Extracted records
____________________
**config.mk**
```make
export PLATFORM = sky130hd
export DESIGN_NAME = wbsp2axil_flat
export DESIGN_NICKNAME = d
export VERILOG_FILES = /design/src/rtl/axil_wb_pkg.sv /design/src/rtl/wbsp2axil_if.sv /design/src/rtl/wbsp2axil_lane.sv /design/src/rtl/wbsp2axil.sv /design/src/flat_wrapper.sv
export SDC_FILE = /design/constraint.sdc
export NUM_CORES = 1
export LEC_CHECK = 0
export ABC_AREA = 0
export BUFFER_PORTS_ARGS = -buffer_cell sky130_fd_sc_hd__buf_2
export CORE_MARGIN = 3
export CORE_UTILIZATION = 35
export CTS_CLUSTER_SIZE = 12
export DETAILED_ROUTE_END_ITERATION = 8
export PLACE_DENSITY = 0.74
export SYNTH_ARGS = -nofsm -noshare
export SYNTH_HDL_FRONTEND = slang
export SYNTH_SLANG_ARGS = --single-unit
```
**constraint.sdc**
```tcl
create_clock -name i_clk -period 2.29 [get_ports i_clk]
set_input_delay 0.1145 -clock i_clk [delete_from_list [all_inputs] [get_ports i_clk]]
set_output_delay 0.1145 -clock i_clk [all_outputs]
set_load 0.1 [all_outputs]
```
____________________
What this task involves:
Please say only the number of lines in the data that hold "constraint".

Expected answer:
2